The Pentagon's position on the 2019 Syrian strike is dangerous. It not only demonstrates lax U.S. regulations that should have protected civilian safety during wars, but also allows U.S. soldiers on the battlefield to commit indiscriminate killings because they know they will not face any punishment.

This is the latest example of the U.S. concealing and whitewashing its crimes against civilians overseas, as well as its shameless attempt to shield its warmongers from international war crimes tribunals.

There are numerous instances of the U.S. killing of innocent civilians during its various wars and military operations against foreign countries. The most heinous crime against civilians committed by the U.S. military occurred in February 1991, when a single U.S. airstrike on a public shelter in Baghdad's Amiriyah neighborhood killed over 400 Iraqi civilians. The most recent incident occurred in last August, when a botched U.S. drone strike killed 10 civilians in Kabul, Afghanistan. No U.S. troops were punished.

In two decades of the so-called anti-terror war, the U.S. military "has killed hundreds, if not thousands, of civilians by accident in war zones like Iraq, Afghanistan, Syria and Somalia," but "rarely does it hold specific people accountable," said a New York Times report last December.

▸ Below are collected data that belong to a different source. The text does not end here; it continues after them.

`src/rtl/mips_isa_pkg.sv`:
```
// MIPS instruction-format codes, field bit positions and loader states
// shared by the instruction encoder/loader and the pipeline decoder.
package mips_isa_pkg;

    typedef enum logic [1:0] {
        FMT_R   = 2'd0,
        FMT_I   = 2'd1,
        FMT_J   = 2'd2,
        FMT_RAW = 2'd3
    } fmt_e;

    localparam int OPC_MSB   = 31;
    localparam int OPC_LSB   = 26;
    localparam int RS_MSB    = 25;
    localparam int RS_LSB    = 21;
    localparam int RT_MSB    = 20;
    localparam int RT_LSB    = 16;
    localparam int RD_MSB    = 15;
    localparam int RD_LSB    = 11;
    localparam int SHAMT_MSB = 10;
    localparam int SHAMT_LSB = 6;
    localparam int FUNC_MSB  = 5;
    localparam int FUNC_LSB  = 0;
    localparam int IMM_MSB   = 15;
    localparam int IMM_LSB   = 0;
    localparam int TGT_MSB   = 25;
    localparam int TGT_LSB   = 0;

    typedef enum logic [1:0] {
        ST_IDLE  = 2'd0,
        ST_LOAD  = 2'd1,
        ST_DRAIN = 2'd2,
        ST_DONE  = 2'd3
    } loader_state_e;

endpackage

```
`src/rtl/instr_field_packer.sv`:
```
// Combinational encoder: instruction format plus fields to a 32-bit word.
module instr_field_packer
    import mips_isa_pkg::*;
(
    input  logic [1:0]  i_fmt,
    input  logic [5:0]  i_opcode,
    input  logic [4:0]  i_rs,
    input  logic [4:0]  i_rt,
    input  logic [4:0]  i_rd,
    input  logic [4:0]  i_shamt,
    input  logic [5:0]  i_func,
    input  logic [15:0] i_immed,
    input  logic [25:0] i_target,
    input  logic [31:0] i_raw,
    output logic [31:0] o_word
);

    always_comb begin
        o_word = '0;
        unique case (fmt_e'(i_fmt))
            FMT_R: begin
                o_word[OPC_MSB:OPC_LSB]     = i_opcode;
                o_word[RS_MSB:RS_LSB]       = i_rs;
                o_word[RT_MSB:RT_LSB]       = i_rt;
                o_word[RD_MSB:RD_LSB]       = i_rd;
                o_word[SHAMT_MSB:SHAMT_LSB] = i_shamt;
                o_word[FUNC_MSB:FUNC_LSB]   = i_func;
            end
            FMT_I: begin
                o_word[OPC_MSB:OPC_LSB] = i_opcode;
                o_word[RS_MSB:RS_LSB]   = i_rs;
                o_word[RT_MSB:RT_LSB]   = i_rt;
                o_word[IMM_MSB:IMM_LSB] = i_immed;
            end
            FMT_J: begin
                o_word[OPC_MSB:OPC_LSB] = i_opcode;
                o_word[TGT_MSB:TGT_LSB] = i_target;
            end
            FMT_RAW: begin
                o_word = i_raw;
            end
        endcase
    end

endmodule

```
`src/rtl/instr_encoder_loader.sv`:
```
// Encodes instruction descriptors and writes them sequentially into IMEM,
// holding the core stalled until the program is fully loaded.
module instr_encoder_loader
    import mips_isa_pkg::*;
#(
    parameter int ADDR_W = 8,
    parameter int DEPTH  = 256
) (
    input  logic              clk,
    input  logic              reset,
    input  logic              start,
    input  logic              in_valid,
    output logic              in_ready,
    input  logic [1:0]        fmt,
    input  logic [5:0]        opcode,
    input  logic [4:0]        rs,
    input  logic [4:0]        rt,
    input  logic [4:0]        rd,
    input  logic [4:0]        shamt,
    input  logic [5:0]        func,
    input  logic [15:0]       immed,
    input  logic [25:0]       target,
    input  logic [31:0]       raw,
    input  logic              last,
    output logic              imem_we,
    output logic [ADDR_W-1:0] imem_addr,
    output logic [31:0]       imem_wdata,
    output logic              core_hold,
    output logic              done,
    output logic [ADDR_W:0]   count,
    output logic              overflow
);

    localparam logic [ADDR_W-1:0] LAST_ADDR = ADDR_W'(DEPTH - 1);

    loader_state_e     r_state;
    loader_state_e     w_next;
    logic [ADDR_W-1:0] r_ptr;
    logic [ADDR_W:0]   r_count;
    logic              r_ovf;
    logic              r_we;
    logic [ADDR_W-1:0] r_addr;
    logic [31:0]       r_wdata;
    logic              r_in_ready;
    logic              r_core_hold;
    logic              r_done;
    logic [31:0]       w_word;
    logic              w_hs;
    logic              w_at_end;
    logic              w_clear;

    instr_field_packer u_packer (
        .i_fmt    (fmt),
        .i_opcode (opcode),
        .i_rs     (rs),
        .i_rt     (rt),
        .i_rd     (rd),
        .i_shamt  (shamt),
        .i_func   (func),
        .i_immed  (immed),
        .i_target (target),
        .i_raw    (raw),
        .o_word   (w_word)
    );

    assign w_hs     = in_valid && (r_state == ST_LOAD);
    assign w_at_end = (r_ptr == LAST_ADDR);
    assign w_clear  = (r_state == ST_IDLE) ||
                      ((r_state == ST_DONE) && start);

    always_ff @(posedge clk or posedge reset) begin
        if (reset) begin
            r_state <= ST_IDLE;
        end else begin
            r_state <= w_next;
        end
    end

    always_comb begin
        w_next = r_state;
        unique case (r_state)
            ST_IDLE: begin
                if (start) w_next = ST_LOAD;
            end
            ST_LOAD: begin
                if (w_hs && (last || w_at_end)) w_next = ST_DRAIN;
            end
            ST_DRAIN: begin
                w_next = ST_DONE;
            end
            ST_DONE: begin
                if (start) w_next = ST_LOAD;
            end
        endcase
    end

    // Status outputs are registered from the next state so they line up
    // with the state they describe.
    always_ff @(posedge clk or posedge reset) begin
        if (reset) begin
            r_in_ready  <= 1'b0;
            r_core_hold <= 1'b1;
            r_done      <= 1'b0;
        end else begin
            r_in_ready  <= (w_next == ST_LOAD);
            r_core_hold <= (w_next != ST_DONE);
            r_done      <= (w_next == ST_DONE);
        end
    end

    always_ff @(posedge clk or posedge reset) begin
        if (reset) begin
            r_we    <= 1'b0;
            r_addr  <= '0;
            r_wdata <= '0;
            r_ptr   <= '0;
            r_count <= '0;
            r_ovf   <= 1'b0;
        end else begin
            r_we <= w_hs;
            if (w_hs) begin
                r_addr  <= r_ptr;
                r_wdata <= w_word;
                r_ptr   <= r_ptr + 1'b1;
                r_count <= r_count + 1'b1;
                if (w_at_end && !last) r_ovf <= 1'b1;
            end else if (w_clear) begin
                r_ptr   <= '0;
                r_count <= '0;
                r_ovf   <= 1'b0;
            end
        end
    end

    assign in_ready   = r_in_ready;
    assign imem_we    = r_we;
    assign imem_addr  = r_addr;
    assign imem_wdata = r_wdata;
    assign core_hold  = r_core_hold;
    assign done       = r_done;
    assign count      = r_count;
    assign overflow   = r_ovf;

endmodule

```
`config.mk`:
```
export PLATFORM = sky130hd
export DESIGN_NAME = instr_encoder_loader
export DESIGN_NICKNAME = d
export VERILOG_FILES = /design/src/rtl/mips_isa_pkg.sv /design/src/rtl/instr_field_packer.sv /design/src/rtl/instr_encoder_loader.sv
export SDC_FILE = /design/constraint.sdc
export NUM_CORES = 1
export LEC_CHECK = 0
export CORE_UTILIZATION = 44
export DETAILED_ROUTE_END_ITERATION = 7
export PLACE_DENSITY = 0.85
export SYNTH_ARGS = -nofsm -noshare
export SYNTH_HDL_FRONTEND = slang
export SYNTH_HIERARCHICAL = 1
export SYNTH_SLANG_ARGS = --single-unit
```
`constraint.sdc`:
```
create_clock -name clk -period 4.5 [get_ports clk]
set_input_delay 0.9 -clock clk [delete_from_list [all_inputs] [get_ports clk]]
set_output_delay 0.9 -clock clk [all_outputs]
set_load 0.02 [all_outputs]
```
# After elaboration in Yosys (flattened, before gate mapping)
# Index checks and enable logic that the tools add are counted.
# Widths: inputs -> output; s select.
# word_totals
reg_bits,64
romBits,0
in_bits,113
latchBits,0
ramBits,0
memories,0
output_inout_bits,54
# op_classes
n_addsub,2
mul,0
reduce_logical,12
muxes,11
magnitude_cmp,0
shift,0
n_div,0
eq_ne,11
bitwise_logic,0
# op_table
op,n
$pmux 32 s4,1
$mux 9,2
$mux 8,2
$eq 2x2->1 const B,5
$add 9x1->9 const B,1
$add 8x1->8 const B,1
$eq 8x8->1 const B,1
$eq 2x1->1 const B,3
$pmux 2 s3,1
$logic_and 1x1->1,4
$logic_not 2->1,2
$mux 2,2
$mux 1,3
$logic_or 1x1->1,2
$ne 2x1->1 const B,1
$ne 2x2->1 const B,1
$reduce_and 2->1,1
$reduce_bool 2->1,1
$reduce_or 2->1,1
$logic_not 1->1,1

# Depth between registers and ports, before layout
# logic_depth
depth_word,6
ltp_mapped,8

# Hierarchy
# Netlist, hierarchy kept.
# by_module_without_submodules
module,area_per_inst_um2,cells_per_inst,seq_area_each_um2,n_inst
instr_encoder_loader,2643.8,281,1602.8,1
instr_field_packer,704.4,60,0.0,1

# Worst setup path before layout
# OpenSTA, ideal clock, no wires.
# synth_path
kind,input-to-reg
startpoint,in fmt[0]
endpoint,"reg r_wdata[10], in the netlist imem_wdata[10]"
cell_stages,5
slack_ns,2.617
t_arrival_ns,1.766
setup_ns,0.117
required_ns,4.383
cell_sequence,buf_6 buf_12 mux4_2 nand2_1 nand2_1
# synth_between
elab_chain_cells,2
word_cells_on_any_way,5
cone_classes,eq/ne: 3; mux: 1; reduce/logical: 1
# synth_rtl
element,line,source
start: declaration,instr_encoder_loader.sv:14,"input logic [1:0] fmt,"
"$eq 2x2->1, or another cell as far along",instr_field_packer.sv:20,unique case (fmt_e'(i_fmt))
$pmux 32 s4 (*),instr_field_packer.sv:20,
net w_word[10],instr_encoder_loader.sv:47,logic [31:0] w_word;
end signal: assignment,instr_encoder_loader.sv:123,r_wdata <= w_word;
end: declaration,instr_encoder_loader.sv:43,logic [31:0] r_wdata;
# Mark *: on every way through the listed nets, which the timed path passes. The rest lies on a longest branch.
# A chain may end at the register's enable or synchronous reset.

# Worst setup path after layout
# layout_path
startpoint,in in_valid
endpoint,"reg r_count[6], in the netlist count[6]"
# layout_between
elab_chain_cells,2
word_cells_on_any_way,3
cone_classes,mux: 1; reduce/logical: 2
# layout_rtl
element,line,source
start: declaration,instr_encoder_loader.sv:12,"input logic in_valid,"
$logic_and 1x1->1 (*),instr_encoder_loader.sv:66,assign w_hs = in_valid && (r_state == ST_LOAD);
$mux 9 or $reduce_bool 2->1 (tied branches),--,
end signal: assignment,instr_encoder_loader.sv:125,r_count <= r_count + 1'b1;
end: declaration,instr_encoder_loader.sv:39,logic [ADDR_W:0] r_count;
# Mark *: on every way between the ends. The rest lies on a longest branch, timed or not.

==> summary.md <==
| Metric | Value |
|---|---|
| Status | completed |
| Die area | 7960 um^2 |
| Clk pin slew, worst setup/hold paths | roughly 80 ps |
| Vias | between 3000 and 4000 |
| Ys Warns | 6 |
| Rows | 31 |
| Number of max-cap violations | 0 |
| Hold Path Class | reg2reg |
| Initial antenna violation count | 0 |
| GP Congestion | 0.805 |
| GR Util met1 | 0.266 |
| Root Buffer Master | clkbuf_8 |
| WL/cell | between 10 and 15 um |
| Area of the multi-input gates | 1620 um^2 |
| Most common cell after layout, fill and taps aside | clkdlybuf4s50_1 |
| GRT Residual Overflow | 0 |
| CTS tree | yes |
| Distinct cell type count after synthesis | 38 |
| Internal power | 0.00164 W |
| First-pass GRT wire length | 13900 um |
| Measured slew at the worst slew-check pin | 873 ps |
| Final Non-Filler Cells | 609 |
| Critical path required time | 4710 ps |
| DRC errors left | 0 |
| Final setup violation count | 0 |
| Htree depth | 3 |
| Synth-to-layout area growth | 57.9% |
| Largest net degree at the start of global routing | between 40 and 50 |
| Nets@finish | 625 |
| Final-layout fill cell count | 553 |
| Total CTS buffers | 9 |
| Register area | roughly 1600 um^2 |
| Worst setup SP type | input port |
| Final hold viol count | 0 |
| Syn nets | 461 |
| Initial Utilization | 0.459 |
| Met2 usage | 0.409 |
| Register bit total from synthesis | 64 |
| Sequential Power Share | 0.337 |
| Setup slack at placement | roughly 1500 ps |
| Register area share after synthesis | 0.479 |
| Mean Syn Cell Area | roughly 9.8 um^2 |
| WL final | ~8800 um |
| Setup crit start | in_valid |
| Clk pwr share | 0.216 |
| Critical path class | in2reg |
| Crit end category | flop |
| Clk sinks | between 60 and 70 |
| Vias in the first global route | 2982 |
| Fmax | ~0.38 GHz |
| Die width | 89.2 um |
| Resized cells post-CTS | 0 |
| Slew Viols, Final | 0 |
| Post-synthesis cell area | 3350 um^2 |
| Total core area | 7290 um^2 |
| Cts hold-fix bufs | 0 |
| Critical-path maximum fanout | 29 |
| Routed Antenna Nets | 0 |
| Placed cell area | 5060 um^2 |
| Port bufs | 166 |
| Post-synth ARST share | 1.00 |
| Final Worst Setup Slack | 1880 ps |
| Setup TNS | 0 ps |
| PwrDens | approximately 500 nW/um^2 |
| Share of cells above drive strength 1 | 0.0902 |
| Detailed placement HPWL | 6580 um |
| Post-CTS setup buffer count | 0 |
| Post-layout min period | 2620 ps |
| Hold wc startpoint | imem_addr[7] |
| Switching share of power | 0.372 |
| GR Layer Usage met3 | 0.0600 |
| Worst EP arrival | 2830 ps |
| CTS Buffer Depth | 2 |
| Busiest grt layer | met2 |
| RSZ-0062 raised after global routing | no |
| Antenna Cells | 0 |
| DRT iter0 DRCs | between 100 and 150 |
| GRT Util Overall | 0.232 |
| Placed insts | 593 |
| I/O pins | 167 |
| Routed vias/inst | between 5 and 6 |
| Slew headroom | 0.416 |
| P_sw | between 0.0009 and 0.001 W |
| Combinational power share | 0.447 |
| Mapped Cells | approximately 340 |
| Clock skew | 9.63 ps |
| Most frequent cells in the layout | clkdlybuf4s50_1, nand2_1, dfrtp_1 |
| Clk_lat worst skew | 340 ps |
| Fin crit share | 0.581 |
| Design area | approximately 5300 um^2 |
| Detailed Routing Iterations Pass 1 | 4 |
| Post-layout util | 0.725 |
| Worst vdd ir | 249 uV |
| Die height | a little under 90 um |
| R2r startpoint | r_state[1] |
| Post-synth EDFFs | 0 |
| Lkg Pwr | about 2.4 nW |
| Dominant synthesized flop cell | dfrtp_1 |
-- critical path, cell delays in order --
cell and delay [ps]:
clkdlybuf4s50_1 470, nand2_2 60, inv_2 370, buf_4 360
nand4_1 270, o211ai_1 270, o31ai_1 100
-- power by group through the flow --
stage / clock network [W] / registers (W) / logic, W
floorplan: 0 / 0.00107 / 0.000432
global placement: 0 / 0.000880 / 0.00114
detailed placement: 0 / 0.000885 / 0.00118
CTS: 0.000570 / 0.000880 / 0.00118
global route: 0.000600 / 0.000901 / 0.00126
finish: 0.000562 / 0.000879 / 0.00116
-- layer usage --
layer,wire [um],up-vias
met5,0,-
met4,169,0
met3,624,16
met2,4650,127
met1,3390,1454
li1,-,1493
-- final timing paths --
kind	end	cells past startpoint	slack [ps]
max	count[6]	7	1880
min	imem_addr[7]	2	480
max reg2reg	count[6]	8	2160
min reg2reg	imem_addr[7]	2	480
max in group asynchronous	count[3]	3	2620
min in group asynchronous	imem_wdata[31]	2	1020
-- sequential cells by signal (all words and copies together) (netlist names) --
signal and count:
in_ready 1, imem_we 1, r_ptr 8, overflow 1
imem_wdata 32, done 1, imem_addr 8, r_state 2
core_hold 1, count 9
-- through the flow --
| stage | total power, W | hold WS, ps |
|---|---|---|
| after floorplan | 0.00150 | 475 |
| after global placement | 0.00202 | 458 |
| after detailed placement | 0.00206 | 462 |
| after CTS | 0.00263 | 481 |
| after global routing | 0.00276 | 490 |
| final | 0.00260 | 478 |
-- cells by family after synthesis --
kind of cell	after synthesis	share of synthesized area
adders and majority gates	7	0.0262
DFF	64	0.479
buffers and inverters	23	0.0381
muxes	35	0.172
and+or+nand+nor	174	0.210
AOI/OAI and AO/OA	36	0.0695
xor gates and xnor gates	2	0.00523
-- synthesized netlist by cell type, types with 3 or more instances --
cell type | count | area, um^2
a21oi_1 | 11 | 55.1
buf_1 | 3 | 11.3
buf_2 | 5 | 25.0
clkbuf_1 | 6 | 22.5
dfrtp_1 | 63 | 1580
ha_1 | 7 | 87.6
inv_1 | 5 | 18.8
mux2_2 | 6 | 67.6
mux2i_1 | 13 | 130
mux4_1 | 5 | 131
mux4_2 | 11 | 248
nand2_1 | 138 | 518
nand3_1 | 4 | 20.0
nand4_1 | 7 | 43.8
nor2_1 | 17 | 63.8
o211ai_1 | 3 | 22.5
o21ai_0 | 11 | 55.1
o31ai_1 | 4 | 30.0
-- cell type report --
| type | instances | share of cell area |
|---|---|---|
| Timing Repair Buffer | 170 | 0.319 |
| Multi-Input combinational cell | 254 | 0.307 |
| Sequential cell | 64 | 0.303 |
| Clock buffer | 10 | 0.0260 |
| Tap cell | 99 | 0.0234 |
| Clock inverter | 6 | 0.0175 |
| Inverter | 6 | 0.00426 |
Note: power is estimated with default switching activity, not from simulation.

It is a disgrace that Washington portrays itself as a global champion of human rights defenders while displaying no remorse for its war crimes and even going to great lengths to conceal the truth.

The fundamental reason for the United States' audacious and reckless attacks on civilians around the world stems from its arrogance and disregard for international law: it always believes that it has the moral high ground, that its laws are superior to international laws, and that it can get away with any wrongdoing because it is the sole superpower.

It is past time for the international community to band together to seek justice for the countless innocent civilians killed by the U.S. military; otherwise, such atrocities will continue indefinitely.